_Dataset:_
-- Opening Marker --

This design comes from an exercise in tuning for small area, a short achievable clock period and few clock cycles per item on the open sky130 flow, not from production work.
In this exercise RTL edits were held to simulation tests only and were not proved equivalent to the original.

==> inputs of v30 <==
## SCPU
module SCPU(
    clk,
    rst_n,
    in_valid,
    instruction,
    MEM_out,
    busy,
    out_valid,
    out0,
    out1,
    out2,
    out3,
    out4,
    out5,
    out6,
    out7,
    out8,
    out9,
    out10,
    out11,
    out12,
    out13,
    out14,
    out15,
    WEN,
    ADDR,
    MEM_in
);
export LEC_CHECK = 0
export CAP_MARGIN = 40
export CORE_MARGIN = 2
export CORE_UTILIZATION = 55
export CTS_CLUSTER_DIAMETER = 80
export CTS_CLUSTER_SIZE = 24
export SETUP_SLACK_MARGIN = 4.45
export SLEW_MARGIN = 40
create_clock -name core_clock -period 7.5 [get_ports {clk}]
standard.sh (not shown) runs the stock make flow with config.mk's settings and CLKGATE_MAP_FILE= SYNTH_SCRIPT=/design/flow/synth_recipe.tcl, a recipe that flattens the netlist after the stock synthesis.
==> flow/flow/run.sh <==
#!/bin/bash
# Standard ORFS layout (the standard.sh), with the port buffers taken from
# the plain buffer family (buf_1) so that the resizer may size them freely.
set -euo pipefail
bash standard.sh "BUFFER_PORTS_ARGS=-buffer_cell sky130_fd_sc_hd__buf_1" finish > orfs_make.log 2>&1
==> v38 (differences from v30) <==
--- a/flow/design.v
+++ b/flow/design.v
@@ -138,48 +138,50 @@
 wire        ex_c;
 wire [15:0] ex_vd = {15'd0, ex_c};
 wire [31:0] prod = ks_add(wb_s, wb_c, 1'b0);
 wire [15:0] wb_ld = wb_load ? MEM_out : wb_res;       
 wire [15:0] wb_vl = wb_mult ? prod[15:0] : wb_ld;
 wire [15:0] wb_vd = wb_mult ? prod[31:16] : {15'd0, ~wb_res[0]};
 wire s_exl_rs = h_rs[3];
-wire s_exd_rs = h_rs[2];
-wire s_wbl_rs = h_rs[1];
-wire s_wbd_rs = h_rs[0];
+wire s_exd_rs = !h_rs[3] && h_rs[2];
+wire s_wbl_rs = !h_rs[3] && !h_rs[2] && h_rs[1];
+wire s_wbd_rs = !h_rs[3] && !h_rs[2] && !h_rs[1] && h_rs[0];
+wire s_rf_rs  = !(|h_rs);
 wire s_exl_rt = h_rt[3];
-wire s_exd_rt = h_rt[2];
-wire s_wbl_rt = h_rt[1];
-wire s_wbd_rt = h_rt[0];
+wire s_exd_rt = !h_rt[3] && h_rt[2];
+wire s_wbl_rt = !h_rt[3] && !h_rt[2] && h_rt[1];
+wire s_wbd_rt = !h_rt[3] && !h_rt[2] && !h_rt[1] && h_rt[0];
+wire s_rf_rt  = !(|h_rt);
 function [15:0] rf_rd;
     input [255:0] rf;
     input [15:0] oh;
     integer k;
     begin
         rf_rd = 16'd0;
         for (k = 0; k < 16; k = k + 1)
             rf_rd = rf_rd | (rf[k*16 +: 16] & {16{oh[k]}});
     end
 endfunction
 wire [15:0] rf_rs = rf_rd(RF, rs_oh);
 wire [15:0] rf_rt = rf_rd(RF, rt_oh);
-wire [15:0] slow_rs = rf_rs |
+wire [15:0] slow_rs = ({16{s_rf_rs}}  & rf_rs) |
                       ({16{s_wbl_rs & !wb_mult}} & wb_ld) |
                       {15'd0, s_wbd_rs & !wb_mult & ~wb_res[0]};
-wire [15:0] slow_rt = rf_rt |
+wire [15:0] slow_rt = ({16{s_rf_rt}}  & rf_rt) |
                       ({16{s_wbl_rt & !wb_mult}} & wb_ld) |
                       {15'd0, s_wbd_rt & !wb_mult & ~wb_res[0]};
 wire [15:0] val_rs = slow_rs |
                      ({16{s_exl_rs}} & ex_vl) | ({16{s_exd_rs}} & ex_vd) |
                      ({16{s_wbl_rs & wb_mult}} & prod[15:0]) |
                      ({16{s_wbd_rs & wb_mult}} & prod[31:16]);
 wire [15:0] val_rt = slow_rt |
                      ({16{s_exl_rt}} & ex_vl) | ({16{s_exd_rt}} & ex_vd) |
                      ({16{s_wbl_rt & wb_mult}} & prod[15:0]) |
                      ({16{s_wbd_rt & wb_mult}} & prod[31:16]);
-wire [15:0] adr_rs = rf_rs |
+wire [15:0] adr_rs = ({16{s_rf_rs}}  & rf_rs) |
                      ({16{s_wbl_rs}} & wb_res) |
                      {15'd0, s_wbd_rs & ~wb_res[0]};
 wire [31:0] adr_sum = ks_add({19'd0, adr_rs[12:0]}, {24'd0, ir_imm}, 1'b0);
 wire go = ir_v && !stall;
 wire [2:0] in_op = instruction[18:16];
 wire [3:0] in_rs = instruction[15:12];
 wire [3:0] in_rt = instruction[11:8];
@@ -193,20 +195,14 @@
 wire haz_new = ((|hn_rs[3:2]) && (ir_slow || is_mem(in_op))) ||
                ((|hn_rt[3:2]) && ((ir_slow && uses_rt(in_op)) || is_mult(in_op))) ||
                ((|hn_rs[1:0]) && (ex_mult || ex_load) && is_mem(in_op)) ||
                ((|hn_rt[1:0]) && ex_mult && is_mult(in_op));
 wire haz_hold = ((|h_rs[3:2]) && (ex_mult || ex_load) && is_mem(ir_op)) ||
                 ((|h_rt[3:2]) && ex_mult && is_mult(ir_op));
 wire stall_next = stall ? haz_hold : (accept && haz_new);
-function [3:0] first_hit;
-    input [3:0] h;
-    first_hit = h[3] ? 4'b1000 : h[2] ? 4'b0100 : h[1] ? 4'b0010 : {3'b000, h[0]};
-endfunction
-wire [3:0] h_rs_n = stall ? hh_rs : first_hit(hn_rs);
-wire [3:0] h_rt_n = stall ? hh_rt : first_hit(hn_rt);
 wire [15:0] Bx  = B ^ {16{ex_sub}};
 wire [31:0] sum32 = ks_add({16'd0, A}, {16'd0, Bx}, ex_sub);
 wire [15:0] sum = sum32[15:0];
 wire        eq  = (A == B);
 wire        lt  = (A[15] ^ B[15]) ? A[15] : sum[15];
 assign      ex_c = ex_slt ? lt : eq;
 assign ex_vl = ({16{ex_and}}   & (A & B)) |
@@ -497,19 +493,25 @@
         wb_wl     <= ex_wl;
         wb_wd     <= ex_wd;
         out_valid <= wb_v;
         WEN       <= !(go && ir_op == OP_SW);
     end
 end
 always @(posedge clk) begin
-    if (!stall) ir <= instruction;
-    rs_oh <= onehot(stall ? ir_rs : in_rs) & {16{~|h_rs_n}};
-    rt_oh <= onehot(stall ? ir_rt : in_rt) & {16{~|h_rt_n}};
-    h_rs  <= h_rs_n;
-    h_rt  <= h_rt_n;
+    if (!stall) begin
+        ir    <= instruction;
+        rs_oh <= onehot(in_rs);
+        rt_oh <= onehot(in_rt);
+        h_rs  <= hn_rs;
+        h_rt  <= hn_rt;
+    end
+    else begin
+        h_rs  <= hh_rs;
+        h_rt  <= hh_rt;
+    end
     ex_dl    <= ir_dl;
     ex_dd    <= ir_dd;
     ex_mult  <= ir_op == OP_MULT;
     ex_load  <= ir_op == OP_LW;
     ex_sub   <= ir_op == OP_SUBI || ir_op == OP_BEQ || ir_op == OP_SLT ||
                 (ir_op == OP_R && ir_func == 4'd4);
     ex_and   <= ir_op == OP_R && ir_func == 4'd0;
CTS_CLUSTER_DIAMETER = not set   (was 80)
CTS_CLUSTER_SIZE = not set   (was 24)
SETUP_SLACK_MARGIN = 4.3   (was 4.45)
==> v33 (differences from v30) <==
CORE_UTILIZATION = 62   (was 55)
SETUP_SLACK_MARGIN = 4.3   (was 4.45)
==> summary.txt <==
|  | v33 | v38 | v30 |
|---|---|---|---|
| Status | complete, no violations | complete, no violations | complete, no violations |
| Top achievable clock speed | 0.3044 GHz | 0.2971 GHz | 0.3063 GHz |
| Floorplan core area | 49860 sq um | 57370 sq um | 56170 sq um |
| Maximum number of pins on one net before global-route repair | 127 | 76 | 156 |
| X dimension of the die | 227.9 um | 244.3 um | 241.7 um |
| Leading cell type in the layout, fill and taps excluded | sky130_fd_sc_hd__a22oi_1 | sky130_fd_sc_hd__nor2_1 | sky130_fd_sc_hd__a22oi_1 |
| M1 WL | 48440 um | 57880 um | 53320 um |
| Setup repair bufs after CTS | 35 | 39 | 109 |
| Per-instance average area after synthesis | 9.023 sq um | 8.985 sq um | 9.023 sq um |
| Global Route met2 Usage | 0.7720 | 0.7514 | 0.7389 |
| Total placed instance area | 33010 sq um | 33770 sq um | 33080 sq um |
| GR Util met1 | 0.6723 | 0.6584 | 0.6279 |
| Number of distinct library cells after synthesis | 90 | 89 | 90 |
| Flip-flop and latch count | 498 | 494 | 498 |
| Critical-path top delay cell | sky130_fd_sc_hd__nor2_4 | sky130_fd_sc_hd__a221oi_2 | sky130_fd_sc_hd__a221o_1 |
| DR iter-0 viols | 6557 | 5907 | 5164 |
| Worst-path fanout max | 16 | 5 | 5 |
| Setup slack on the worst flop-to-flop path | 4220 ps | 4130 ps | 4240 ps |
| Global-route wire length before repair | 207600 um | 230200 um | 214700 um |
| Clock buffer count from CTS | 29 | 55 | 31 |
| Worst path depth | 15 | 12 | 13 |
Testbench counts of v30, summed over its fixed seeds: cycles 17,116, instructions 16,000.
Testbench counts of v38, summed over its fixed seeds: cycles 17,116, instructions 16,000.
Testbench counts of v33, summed over its fixed seeds: cycles 17,116, instructions 16,000.

port drivers added, routing unchanged:
No port has a modelled driver above. Below, the same layouts with a new extraction and two added sets of constraints.
Step 1 (the two cells are an assumption about what drives the block):
set clk [get_ports {clk}]
set_driving_cell -lib_cell sky130_fd_sc_hd__clkbuf_16 $clk
set_driving_cell -lib_cell sky130_fd_sc_hd__buf_2 [delete_from_list [all_inputs] $clk]
Step 2 also shifts input and output timing later by t, the mid clock arrival at the registers, as if the neighbouring blocks saw the same clock.
Slacks: ideal ports / drivers / drivers and shift; pairs: ideal ports / drivers.
| run | t (ns) | setup WS [ns] | worst hold slack (ns) | worst setup path after step 2 |
|---|---|---|---|---|
| v30 | 0.708 | 4.235 / 4.235 / 3.792 | 0.357 / 0.357 / 0.357 | input to register |
| v38 | 0.726 | 4.134 / 4.134 / 4.054 | 0.353 / 0.353 / 0.353 | input to register |
| v33 | 0.699 | 4.215 / 4.215 / 3.975 | 0.371 / 0.371 / 0.371 | input to register |
After both steps setup and hold are still met in every run listed. For v30, which loses most, drivers alone change the setup slack by 0.000 ns; drivers and shift together by -0.443 ns.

-- Closing Marker --

_Problem to work on:_ Where in the records does the string "before" appear? Copy every line that has it.

_Your solution:_
| Maximum number of pins on one net before global-route repair | 127 | 76 | 156 |
| Global-route wire length before repair | 207600 um | 230200 um | 214700 um |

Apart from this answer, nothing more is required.